Segment Start: Source information
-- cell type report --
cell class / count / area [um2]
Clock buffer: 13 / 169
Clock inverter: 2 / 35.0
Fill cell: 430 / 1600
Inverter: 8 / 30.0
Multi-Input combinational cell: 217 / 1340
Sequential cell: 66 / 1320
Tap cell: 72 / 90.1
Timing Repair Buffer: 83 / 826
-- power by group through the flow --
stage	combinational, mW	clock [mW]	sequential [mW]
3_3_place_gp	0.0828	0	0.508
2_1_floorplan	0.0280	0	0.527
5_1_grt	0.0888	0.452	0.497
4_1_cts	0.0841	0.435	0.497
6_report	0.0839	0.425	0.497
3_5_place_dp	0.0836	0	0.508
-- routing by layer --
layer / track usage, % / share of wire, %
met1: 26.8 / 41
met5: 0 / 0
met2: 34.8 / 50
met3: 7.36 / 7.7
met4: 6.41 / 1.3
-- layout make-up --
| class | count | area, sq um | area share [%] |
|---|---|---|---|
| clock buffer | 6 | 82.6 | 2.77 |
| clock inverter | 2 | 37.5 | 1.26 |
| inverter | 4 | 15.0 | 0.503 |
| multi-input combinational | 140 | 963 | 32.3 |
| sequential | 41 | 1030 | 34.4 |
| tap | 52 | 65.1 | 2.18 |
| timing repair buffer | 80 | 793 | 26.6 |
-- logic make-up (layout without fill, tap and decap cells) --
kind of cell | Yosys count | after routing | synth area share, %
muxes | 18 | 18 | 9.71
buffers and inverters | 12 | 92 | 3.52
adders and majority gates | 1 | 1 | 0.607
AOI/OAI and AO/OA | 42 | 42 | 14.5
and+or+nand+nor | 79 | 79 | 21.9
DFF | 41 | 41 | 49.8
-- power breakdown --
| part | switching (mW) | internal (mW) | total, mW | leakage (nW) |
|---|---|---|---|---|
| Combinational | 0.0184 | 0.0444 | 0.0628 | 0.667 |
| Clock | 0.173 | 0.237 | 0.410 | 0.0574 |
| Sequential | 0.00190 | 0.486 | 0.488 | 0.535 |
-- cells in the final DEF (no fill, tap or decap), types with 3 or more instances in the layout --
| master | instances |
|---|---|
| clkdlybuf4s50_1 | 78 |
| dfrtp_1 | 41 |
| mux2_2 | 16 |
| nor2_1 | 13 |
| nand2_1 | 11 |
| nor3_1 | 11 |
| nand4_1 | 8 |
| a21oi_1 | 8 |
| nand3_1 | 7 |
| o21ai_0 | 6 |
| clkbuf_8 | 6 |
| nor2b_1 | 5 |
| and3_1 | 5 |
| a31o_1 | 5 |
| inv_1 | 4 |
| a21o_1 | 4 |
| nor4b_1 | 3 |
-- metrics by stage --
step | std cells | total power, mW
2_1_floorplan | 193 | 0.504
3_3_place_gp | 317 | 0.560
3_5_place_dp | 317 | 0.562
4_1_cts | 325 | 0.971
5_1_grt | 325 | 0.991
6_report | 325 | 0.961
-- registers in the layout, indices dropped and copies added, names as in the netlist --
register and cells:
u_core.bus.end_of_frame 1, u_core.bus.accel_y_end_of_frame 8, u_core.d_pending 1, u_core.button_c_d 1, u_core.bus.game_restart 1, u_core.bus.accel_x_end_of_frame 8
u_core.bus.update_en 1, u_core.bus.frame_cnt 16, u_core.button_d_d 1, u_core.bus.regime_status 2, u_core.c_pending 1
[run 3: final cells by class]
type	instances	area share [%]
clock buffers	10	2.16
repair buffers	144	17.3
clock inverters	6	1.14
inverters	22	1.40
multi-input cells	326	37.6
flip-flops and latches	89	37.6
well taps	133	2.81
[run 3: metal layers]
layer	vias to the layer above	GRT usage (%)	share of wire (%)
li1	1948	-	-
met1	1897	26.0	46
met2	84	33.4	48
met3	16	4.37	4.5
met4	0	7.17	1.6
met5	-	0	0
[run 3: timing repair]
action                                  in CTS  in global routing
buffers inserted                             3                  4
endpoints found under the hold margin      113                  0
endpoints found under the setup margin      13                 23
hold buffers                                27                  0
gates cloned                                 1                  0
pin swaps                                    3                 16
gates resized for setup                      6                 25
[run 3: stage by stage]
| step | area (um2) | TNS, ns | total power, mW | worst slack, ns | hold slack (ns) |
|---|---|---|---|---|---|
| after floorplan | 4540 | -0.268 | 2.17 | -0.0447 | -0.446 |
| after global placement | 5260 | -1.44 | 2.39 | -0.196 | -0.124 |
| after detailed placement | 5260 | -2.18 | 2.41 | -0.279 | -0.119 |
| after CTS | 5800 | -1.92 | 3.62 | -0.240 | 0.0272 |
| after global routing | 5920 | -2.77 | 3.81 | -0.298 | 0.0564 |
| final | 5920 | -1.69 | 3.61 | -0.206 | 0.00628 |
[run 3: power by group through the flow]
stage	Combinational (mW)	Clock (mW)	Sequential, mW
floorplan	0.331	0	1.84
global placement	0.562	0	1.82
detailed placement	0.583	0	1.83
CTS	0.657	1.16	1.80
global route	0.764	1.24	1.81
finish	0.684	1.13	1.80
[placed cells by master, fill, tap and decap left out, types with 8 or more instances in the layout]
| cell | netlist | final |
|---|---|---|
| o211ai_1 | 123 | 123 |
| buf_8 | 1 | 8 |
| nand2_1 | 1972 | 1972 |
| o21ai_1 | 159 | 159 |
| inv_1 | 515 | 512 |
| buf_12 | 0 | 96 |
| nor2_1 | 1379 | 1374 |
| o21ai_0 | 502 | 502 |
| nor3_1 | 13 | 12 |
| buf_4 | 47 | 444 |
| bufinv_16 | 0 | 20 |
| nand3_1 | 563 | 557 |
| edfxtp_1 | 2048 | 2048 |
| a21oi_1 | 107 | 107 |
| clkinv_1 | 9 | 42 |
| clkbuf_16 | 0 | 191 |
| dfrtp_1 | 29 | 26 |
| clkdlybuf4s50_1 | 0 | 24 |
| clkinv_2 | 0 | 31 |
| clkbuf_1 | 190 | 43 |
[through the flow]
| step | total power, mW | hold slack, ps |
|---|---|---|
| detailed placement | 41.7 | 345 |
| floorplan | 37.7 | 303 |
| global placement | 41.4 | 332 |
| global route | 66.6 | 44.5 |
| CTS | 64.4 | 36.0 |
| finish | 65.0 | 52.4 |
===== src/rtl/nco_voice_pkg.sv =====
`default_nettype none
// ============================================================================
// Module   : nco_voice_pkg
// Brief    : Shared types, default widths and index-width helper for the
//            NCO voice allocator.
// Revision : 1.0 - initial release
// ============================================================================
package nco_voice_pkg;

    typedef enum logic [1:0] {
        IDLE   = 2'd0,
        SEARCH = 2'd1,
        LOAD_F = 2'd2,
        LOAD_A = 2'd3
    } alloc_state_t;

    localparam int FW_DEF     = 24;
    localparam int AW_DEF     = 16;
    localparam int NOTE_W_DEF = 7;

    // Index width that never collapses to zero bits.
    function automatic int clog2_safe(input int n);
        int r;
        r = 1;
        for (int i = 1; i < 31; i++) begin
            if ((1 << i) < n) r = i + 1;
        end
        return r;
    endfunction

endpackage
`default_nettype wire


===== src/rtl/nco_voice_allocator_voice_picker.sv =====
`default_nettype none
// ============================================================================
// Module   : voice_picker
// Brief    : Combinational voice selection: retrigger, then lowest free,
//            then oldest active voice (ties to lowest index).
// Revision : 1.0 - initial release
// ============================================================================
module voice_picker
    import nco_voice_pkg::*;
#(
    parameter int NUM_VOICES = 4,
    parameter int NOTE_W     = NOTE_W_DEF,
    parameter int AGE_W      = 6,
    parameter int IDX_W      = 2
) (
    input  logic [NUM_VOICES-1:0]             i_active,
    input  logic [NUM_VOICES-1:0][NOTE_W-1:0] i_notes,
    input  logic [NUM_VOICES-1:0][AGE_W-1:0]  i_ages,
    input  logic [NOTE_W-1:0]                 i_req_note,
    output logic [IDX_W-1:0]                  o_idx,
    output logic                              o_hit,
    output logic                              o_free,
    output logic                              o_steal
);

    logic [IDX_W-1:0] w_hit_idx;
    logic [IDX_W-1:0] w_free_idx;
    logic [IDX_W-1:0] w_old_idx;
    logic [AGE_W-1:0] w_old_age;

    always_comb begin
        o_hit      = 1'b0;
        o_free     = 1'b0;
        w_hit_idx  = '0;
        w_free_idx = '0;
        // Descending scan so the lowest matching index is the last write.
        for (int i = NUM_VOICES - 1; i >= 0; i--) begin
            if (i_active[i] && (i_notes[i] == i_req_note)) begin
                o_hit     = 1'b1;
                w_hit_idx = IDX_W'(i);
            end
            if (!i_active[i]) begin
                o_free     = 1'b1;
                w_free_idx = IDX_W'(i);
            end
        end

        w_old_idx = '0;
        w_old_age = i_ages[0];
        for (int i = 1; i < NUM_VOICES; i++) begin
            if (i_ages[i] > w_old_age) begin
                w_old_age = i_ages[i];
                w_old_idx = IDX_W'(i);
            end
        end

        o_steal = !o_hit && !o_free;
        if (o_hit)       o_idx = w_hit_idx;
        else if (o_free) o_idx = w_free_idx;
        else             o_idx = w_old_idx;
    end

endmodule
`default_nettype wire


===== src/rtl/nco_voice_allocator.sv =====
`default_nettype none
// ============================================================================
// Module   : nco_voice_allocator
// Brief    : Polyphonic note-to-voice allocator sequencing frequency and
//            amplitude loads on a shared bus, then gating key_on.
//            Optional sustain pedal: define NCO_VOICE_ALLOC_SUSTAIN_EN.
// Revision : 1.0 - initial release
// ============================================================================
module nco_voice_allocator
    import nco_voice_pkg::*;
#(
    parameter int NUM_VOICES = 4,
    parameter int FW         = FW_DEF,
    parameter int AW         = AW_DEF,
    parameter int NOTE_W     = NOTE_W_DEF
) (
    input  logic                  Clk,
    input  logic                  Reset,
`ifdef NCO_VOICE_ALLOC_SUSTAIN_EN
    input  logic                  sustain,
`endif
    input  logic                  ev_valid,
    output logic                  ev_ready,
    input  logic                  ev_on,
    input  logic [NOTE_W-1:0]     ev_note,
    input  logic [FW-1:0]         ev_freq,
    input  logic [AW-1:0]         ev_amp,
    output logic [FW-1:0]         cfg_F,
    output logic [AW-1:0]         cfg_A,
    output logic [NUM_VOICES-1:0] loadF,
    output logic [NUM_VOICES-1:0] loadA,
    output logic [NUM_VOICES-1:0] key_on,
    output logic                  steal,
    output logic                  busy
);

    localparam int                 c_idx_w   = clog2_safe(NUM_VOICES);
    localparam int                 c_age_w   = c_idx_w + 4;
    localparam logic [c_age_w-1:0] c_age_max = '1;

    alloc_state_t                        r_state, w_state_nxt;
    logic                                r_on;
    logic [NOTE_W-1:0]                   r_note;
    logic [FW-1:0]                       r_freq, r_cfg_f;
    logic [AW-1:0]                       r_amp, r_cfg_a;
    logic [c_idx_w-1:0]                  r_voice;
    logic [NUM_VOICES-1:0]               r_key_on, r_active;
    logic [NUM_VOICES-1:0][NOTE_W-1:0]   r_note_tab;
    logic [NUM_VOICES-1:0][c_age_w-1:0]  r_age;

    logic [c_idx_w-1:0]    w_pick_idx;
    logic                  w_pick_hit, w_pick_free, w_pick_steal;
    logic [NUM_VOICES-1:0] w_voice_oh, w_pick_oh;
    logic                  w_commit, w_noteoff_hit, w_hold;
    logic [NUM_VOICES-1:0] w_noteoff_clr, w_release_mask;

    voice_picker #(
        .NUM_VOICES (NUM_VOICES),
        .NOTE_W     (NOTE_W),
        .AGE_W      (c_age_w),
        .IDX_W      (c_idx_w)
    ) u_picker (
        .i_active   (r_active),
        .i_notes    (r_note_tab),
        .i_ages     (r_age),
        .i_req_note (r_note),
        .o_idx      (w_pick_idx),
        .o_hit      (w_pick_hit),
        .o_free     (w_pick_free),
        .o_steal    (w_pick_steal)
    );

    always_comb begin
        w_voice_oh = '0;
        w_pick_oh  = '0;
        for (int i = 0; i < NUM_VOICES; i++) begin
            w_voice_oh[i] = (r_voice == c_idx_w'(i));
            w_pick_oh[i]  = (w_pick_idx == c_idx_w'(i));
        end
    end

    assign w_commit      = (r_state == LOAD_A);
    assign w_noteoff_hit = (r_state == SEARCH) && !r_on && w_pick_hit;
    assign w_noteoff_clr = (w_noteoff_hit && !w_hold) ? w_pick_oh : '0;

`ifdef NCO_VOICE_ALLOC_SUSTAIN_EN
    logic [NUM_VOICES-1:0] r_pending;
    logic                  r_sustain_q;

    assign w_hold         = sustain;
    assign w_release_mask = (r_sustain_q && !sustain) ? r_pending : '0;

    always_ff @(posedge Clk) begin
        if (Reset) begin
            r_pending   <= '0;
            r_sustain_q <= 1'b0;
        end else begin
            r_sustain_q <= sustain;
            for (int i = 0; i < NUM_VOICES; i++) begin
                if ((w_commit && w_voice_oh[i]) || w_release_mask[i] || w_noteoff_clr[i])
                    r_pending[i] <= 1'b0;
                else if (w_noteoff_hit && w_hold && w_pick_oh[i])
                    r_pending[i] <= 1'b1;
            end
        end
    end
`else
    assign w_hold         = 1'b0;
    assign w_release_mask = '0;
`endif

    always_ff @(posedge Clk) begin
        if (Reset) begin
            r_state    <= IDLE;
            r_on       <= 1'b0;
            r_note     <= '0;
            r_freq     <= '0;
            r_amp      <= '0;
            r_voice    <= '0;
            r_cfg_f    <= '0;
            r_cfg_a    <= '0;
            r_key_on   <= '0;
            r_active   <= '0;
            r_note_tab <= '0;
            r_age      <= '0;
        end else begin
            r_state <= w_state_nxt;
            if (r_state == IDLE && ev_valid) begin
                r_on   <= ev_on;
                r_note <= ev_note;
                r_freq <= ev_freq;
                r_amp  <= ev_amp;
            end
            if (r_state == SEARCH && (w_pick_hit || w_pick_free || w_pick_steal))
                r_voice <= w_pick_idx;
            if (r_state == SEARCH && r_on)
                r_cfg_f <= r_freq;
            if (r_state == LOAD_F)
                r_cfg_a <= r_amp;
            // A release on another voice outranks the age bump of the same commit.
            for (int i = 0; i < NUM_VOICES; i++) begin
                if (w_commit && w_voice_oh[i]) begin
                    r_key_on[i]   <= 1'b1;
                    r_active[i]   <= 1'b1;
                    r_note_tab[i] <= r_note;
                    r_age[i]      <= '0;
                end else if (w_noteoff_clr[i] || w_release_mask[i]) begin
                    r_key_on[i] <= 1'b0;
                    r_active[i] <= 1'b0;
                    r_age[i]    <= '0;
                end else if (w_commit && r_active[i] && (r_age[i] != c_age_max)) begin
                    r_age[i] <= r_age[i] + 1'b1;
                end
            end
        end
    end

    always_comb begin
        w_state_nxt = r_state;
        loadF       = '0;
        loadA       = '0;
        steal       = 1'b0;
        ev_ready    = (r_state == IDLE);
        busy        = (r_state != IDLE);
        case (r_state)
            IDLE:    if (ev_valid) w_state_nxt = SEARCH;
            SEARCH:  w_state_nxt = r_on ? LOAD_F : IDLE;
            LOAD_F:  w_state_nxt = LOAD_A;
            LOAD_A:  w_state_nxt = IDLE;
            default: w_state_nxt = IDLE;
        endcase
        // Strobes are masked while Reset is high so an aborted sequence never loads.
        if (!Reset) begin
            if (r_state == LOAD_F) loadF = w_voice_oh;
            if (r_state == LOAD_A) loadA = w_voice_oh;
            steal = (r_state == SEARCH) && r_on && w_pick_steal;
        end
    end

    assign cfg_F  = r_cfg_f;
    assign cfg_A  = r_cfg_a;
    assign key_on = r_key_on;

endmodule
`default_nettype wire


===== config.mk =====
export PLATFORM = sky130hd
export DESIGN_NAME = nco_voice_allocator
export DESIGN_NICKNAME = d
export VERILOG_FILES = /design/src/rtl/nco_voice_pkg.sv /design/src/rtl/nco_voice_allocator_voice_picker.sv /design/src/rtl/nco_voice_allocator.sv
export SDC_FILE = /design/constraint.sdc
export NUM_CORES = 1
export LEC_CHECK = 0
export BUFFER_PORTS_ARGS = -buffer_cell sky130_fd_sc_hd__buf_2
export CORE_ASPECT_RATIO = 2
export CORE_MARGIN = 4
export CORE_UTILIZATION = 35
export CTS_CLUSTER_DIAMETER = 80
export DETAILED_ROUTE_END_ITERATION = 8
export GPL_ROUTABILITY_DRIVEN = 0
export PLACE_DENSITY = 0.62
export SKIP_CTS_REPAIR_TIMING = 1
export SYNTH_ARGS = -nofsm -noshare
export SYNTH_HDL_FRONTEND = slang
export SYNTH_SLANG_ARGS = --single-unit

===== constraint.sdc =====
create_clock -name Clk -period 6.3 [get_ports Clk]
set_clock_uncertainty 0.2 [all_clocks]
set_input_delay 0.63 -clock Clk [delete_from_list [all_inputs] [get_ports Clk]]
set_output_delay 0.63 -clock Clk [all_outputs]
set_load 0.01 [all_outputs]

# Word-level counts from Yosys, hierarchy flattened
# Cells that the tools add are included.
[classes] add_sub_neg=4 order_cmp=3 eq_ne=18 muxes=40 reduce_logical=40
[ops] op="equality test 7 bit" count=4
[ops] op="two-way mux 2 bit" count=14
[ops] op="adder 6 x 1 -> 6 bit, second input constant" count=4
[ops] op="!= test 6 bit, second input constant" count=4
[ops] op="logical AND 1 bit" count=23
[ops] op="two-way mux 4 bit" count=5
[ops] op="greater-than comparator 6 bit" count=3
[ops] op="two-way mux 1 bit" count=18
[ops] op="equality test 2 bit, second input constant" count=6
[ops] op="two-way mux 6 bit" count=2
[ops] op="OR reduction 3 bit" count=4
[ops] op="nonzero test 2 bit" count=5
[ops] op="one-hot mux 2 bit (4 select lines)" count=1
[ops] op="equality test 2 x 1 -> 1 bit, second input constant" count=3
[ops] op="zero test 2 bit" count=3
[ops] op="zero test 1 bit" count=3
[ops] op="logical OR 1 bit" count=2
[ops] op="!= test 2 bit, second input constant" count=1
[word_totals] reg_bits=148 in_bits=51 out_inout_bits=55

# Longest topological paths before layout
[logic_depth] ltp_word=12 mapped_depth=22 mapped_depth_nobuf=20

# By module
# From an unflattened synthesis, not the netlist that was laid out.
[hier_totals] hier_cells=802 area_unflattened_um2=6861.6
[modules_own_cells] module="nco_voice_allocator" n_inst=1 cells_per_inst=674 area_each_um2=5869.4 seq_area_each_um2=2962.8
[modules_own_cells] module="voice_picker" n_inst=1 cells_per_inst=128 area_each_um2=992.2 seq_area_each_um2=0.0

# Least setup slack after synthesis
# OpenSTA, ideal clock, no wires.
[synth_timing] path_type="flip-flop to flip-flop" startpoint="reg r_age[4] (netlist bit)" endpoint="reg r_age[12] (netlist bit)" setup_time_ns=0.134 t_arrival_ns=4.085 required_time_ns=5.966 setup_slack_ns=1.881 path_stages_with_launch=22 period_less_slack_ns=4.419 cell_sequence="dfxtp_1 > inv_1 > ha_1 > a21oi_1 > a21boi_0 > o32a_1 > clkbuf_1 > nor2_1 > a21oi_1 > ha_1 > a21oi_1 > a21boi_1 > o32a_1 > buf_6 > mux2_2 > ha_1 > a21oi_1 > a21boi_0 > o32ai_1 > o2111a_1 > o311a_4 > nor4_1"
[synth_between] elab_chain_cells=11 word_cells_on_any_way=13
[synth_lines] element="start: declaration" line="nco_voice_allocator.sv:49" text="logic [NUM_VOICES-1:0][c_age_w-1:0] r_age;"
[synth_lines] element="start signal: indexed assignment" line="nco_voice_allocator.sv:152" text="r_age[i] <= r_age[i] + 1'b1;"
[synth_lines] element="greater-than comparator 6 bit" line="nco_voice_allocator_voice_picker.sv:51" text="if (i_ages[i] > w_old_age) begin"
[synth_lines] element="two-way mux 6 bit" line="nco_voice_allocator_voice_picker.sv:51"
[synth_lines] element="greater-than comparator 6 bit" line="nco_voice_allocator_voice_picker.sv:51"
[synth_lines] element="two-way mux 6 bit" line="nco_voice_allocator_voice_picker.sv:51"
[synth_lines] element="greater-than comparator 6 bit" line="nco_voice_allocator_voice_picker.sv:51"
[synth_lines] element="two-way mux 2 bit (*)" line="nco_voice_allocator_voice_picker.sv:51"
[synth_lines] element="two-way mux 2 bit (*)" line="nco_voice_allocator_voice_picker.sv:59" text="else if (o_free) o_idx = w_free_idx;"
[synth_lines] element="two-way mux 2 bit (*)" line="nco_voice_allocator_voice_picker.sv:58" text="if (o_hit) o_idx = w_hit_idx;"
[synth_lines] element="equality test 2 bit (*)" line="nco_voice_allocator.sv:78" text="w_pick_oh[i] = (w_pick_idx == c_idx_w'(i));"
[synth_lines] element="two-way mux 4 bit (*)" line="nco_voice_allocator.sv:84" text="assign w_noteoff_clr = (w_noteoff_hit && !w_hold) ? w_pick_oh : '0;"
[synth_lines] element="OR reduction 3 bit (no source line) (*)"
# Mark *: on every way between the ends. The rest lies on a longest branch, timed or not.
# A chain may end at the register's enable or synchronous reset.

# Worst setup path after layout
[layout_timing] startpoint="reg r_age[2] (netlist bit)" endpoint="reg r_age[16] (netlist bit)"
# The elaborated chain is that of the path after synthesis.

==> out/qor.txt <==
Area leader, netlist - dfxtp_1
CTS H-tree lvls - 4
Die width - 104 um
Initial DRC count - 232
Crit share post-route - 0.779
Status - finished, final reports clean
Die height - 200 um
Startpoint types - flop
Worst Hold Launch - ev_freq[10]
Final hold vios - 0
Minimum clock period - 4.91 ns
Relative slew slack - 0.217
CTS Buf Count - 17
Num Clock Sinks - 148
Yosys warns - 0
TritonCTS clock tree - built
Clock-pin slew of the registers on the worst-case setup and hold paths - 0.07 ns
Top cell type's share of synthesized area - 0.460
Syn-to-layout area delta - 18.9%
# rows - 70
Worst EP required - 6.35 ns
Mapped Cells - 813
Worst Setup End Kind - flop
Clock root buffer - clkbuf_16
Global Route Usage Sum - 0.167
DP Area - 0.00705 mm^2
Setup_tns - 0 ns
Worst Tran Pin Value - 1.17 ns
CTS Buffer Depth - 2
Final ANT Viol Nets - 0
# diodes - 0
Later-pin clock latency in the skew report - 0.42 ns
R2r worst-path depth - 19
Hold WC Path Type - primary input to flop
Post-synth EDFFs - 0
Final number of max-transition violations - 0
RSZ-0062 raised after global routing - false
R2R Path End - r_age[16]
First-pass GRT wire length - 27700 um
Max-Cap Viols - 0
Post-DP HPWL - 12100 um
Drt drc - 0
Maximum VDD drop - 206 uV
Core Region - 0.0182 mm^2
Synth Flop Type - dfxtp_1
Post-synthesis async set-or-reset flop share - 0
CP Class - flop to flop
Count leader, synth - nand2_1
Vias/cell - 5.06
Syn nets - 886
Yosys reg bits - 148
Hold depth - 3
I/O pin count - 106
Drt pass-1 iters - 4
# nets final - 962
Ratio of cells with drive above 1 in the final layout - 0.169
Die Area - 0.0208 mm^2
Post-synth top cells - nand2_1, dfxtp_1, a21oi_1
Global route total overflow - 0
Final wirelength - 17000 um
Crit path DAT - 4.96 ns
Largest net degree at the start of global routing - 88
Max Freq - 204 MHz
Vias - 5651
Vias in the first global route - 5550
Worst Path Max Fanout - 10
Avg WL per Cell - 15.2 um
Starting Density - 0.354
FF-to-FF Start - r_age[2]
Number of distinct library cells after synthesis - 45
Final instance area - 0.00766 mm^2
Reg2reg setup slack - 1.39 ns
Seq/Total Area, Yosys - 0.460
Final setup violation count - 0
Worst hold endpoint - r_freq[10]
IO buf count - 105
Antenna violations before repair - 0
Post-Synthesis Cell Area - 0.00644 mm^2
Leak - 3.05 nW
Syn_area_per_cell - 7.93 um^2
Largest cells by area after synthesis - dfxtp_1, nand2_1, a21oi_1, ha_1, xor2_1
Power per cell area - 276 mW/mm^2
Fillcell total - 1904
per-layer routing:
| metal | part of all wire | GRT usage | up-vias |
|---|---|---|---|
| met5 | 0 | 0 | - |
| met3 | 0.042 | 0.0393 | 37 |
| li1 | - | - | 2852 |
| met2 | 0.54 | 0.312 | 140 |
| met1 | 0.37 | 0.168 | 2622 |
| met4 | 0.041 | 0.0981 | 0 |
layout make-up:
class                           count  area, um^2  area share
Timing Repair Buffer              107         543      0.0709
Clock inverter                     12         155      0.0203
Tap cell                          216         270      0.0353
Inverter                           20        75.1     0.00980
Sequential cell                   148        2960       0.387
Multi-Input combinational cell    595        3200       0.418
Clock buffer                       19         453      0.0591
logic make-up (layout without fill, tap and decap cells):
family / after synthesis / in the layout / share of synthesized area
mux: 10 / 10 / 0.0167
xor+xnor: 48 / 48 / 0.0652
simple gates: 360 / 360 / 0.237
compound gates: 155 / 155 / 0.134
buf+inv: 70 / 158 / 0.0447
fa+ha+maj: 22 / 22 / 0.0427
flops: 148 / 148 / 0.460
state kept, by name (all words and copies together), names as in the netlist, named ones only:
signal and cells:
r_note_tab 28, cfg_F 24, r_age 24, r_freq 24, cfg_A 16, r_amp 16
r_note 7, r_active 3, r_voice 2, key_on 1, r_on 1, r_state 1
power by group:
group	internal, mW	leakage, nW	switching (mW)
Combinational	0.0366	1.55	0.0652
Clock	0.642	0.295	0.397
Sequential	0.957	1.20	0.0186
how the worst max path moves through the flow:
| stage | from | endpoint | slack (ns) | cells past startpoint |
|---|---|---|---|---|
| finish | r_age[2] | r_age[16] | 1.39 | 19 |
| global route | r_age[2] | r_age[16] | 1.01 | 19 |
| CTS | r_age[2] | r_age[16] | 1.44 | 19 |
| detailed placement | r_age[3] | r_age[13] | 1.46 | 19 |
| global placement | r_age[3] | r_age[15] | 1.56 | 19 |
| floorplan | r_age[4] | r_age[12] | 1.88 | 21 |
worst max-delay path, cell delays in order, from the launching register on:
cell and delay (ns):
dfxtp_1 0.35, inv_1 0.11, ha_1 0.29, nand4_1 0.14
a21oi_1 0.19, o32a_1 0.37, nor2_1 0.08, a21oi_1 0.20
ha_1 0.30, a21oi_1 0.16, a21boi_1 0.08, o32a_1 0.46
mux2_2 0.32, ha_1 0.31, a21oi_1 0.15, a21boi_0 0.12
o32ai_1 0.31, o2111a_1 0.27, o311a_4 0.25, nor4_1 0.06
through the flow:
step	cells	utilization	total power, mW	setup slack (ns)	hold slack (ns)
3_3_place_gp	1086	0.387	1.10	1.56	0.235
4_1_cts	1117	0.420	2.14	1.44	0.227
5_1_grt	1117	0.420	2.20	1.01	0.235
6_report	1117	0.420	2.12	1.39	0.247
2_1_floorplan	813	-	1.06	1.88	0.232
3_5_place_dp	1086	0.387	1.10	1.46	0.243
placed cells by master (no fill, tap or decap), types with 2 or more instances in the layout:
master      count
nor2b_1         2
nand2b_1        9
mux2i_1         4
or3_1           2
a21oi_1       132
nand4_1        18
and3_1          3
o32ai_1         2
a211oi_1        2
dfxtp_1       148
and2_1          2
clkbuf_8        2
a21boi_0        3
buf_2         104
xnor2_1        21
mux2_2          6
o21ai_0         2
nor4_1         10
buf_4           3
inv_1          20
ha_1           22
clkbuf_16      17
clkinvlp_4      2
nor2_1         39
a31oi_1         2
nor3_1          8
a41oi_1         3
clkinv_4        3
bufinv_16       3
nand3_1         5
clkinv_2        3
nand2_1       252
o32a_1          2
xor2_1         27
(Power assumes the default switching activity.)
Segment End: Source information
§ Task objective: Filter the listing so that only lines holding the word "under" remain, and copy those lines.

§ Response to the task:
endpoints found under the hold margin      113                  0
endpoints found under the setup margin      13                 23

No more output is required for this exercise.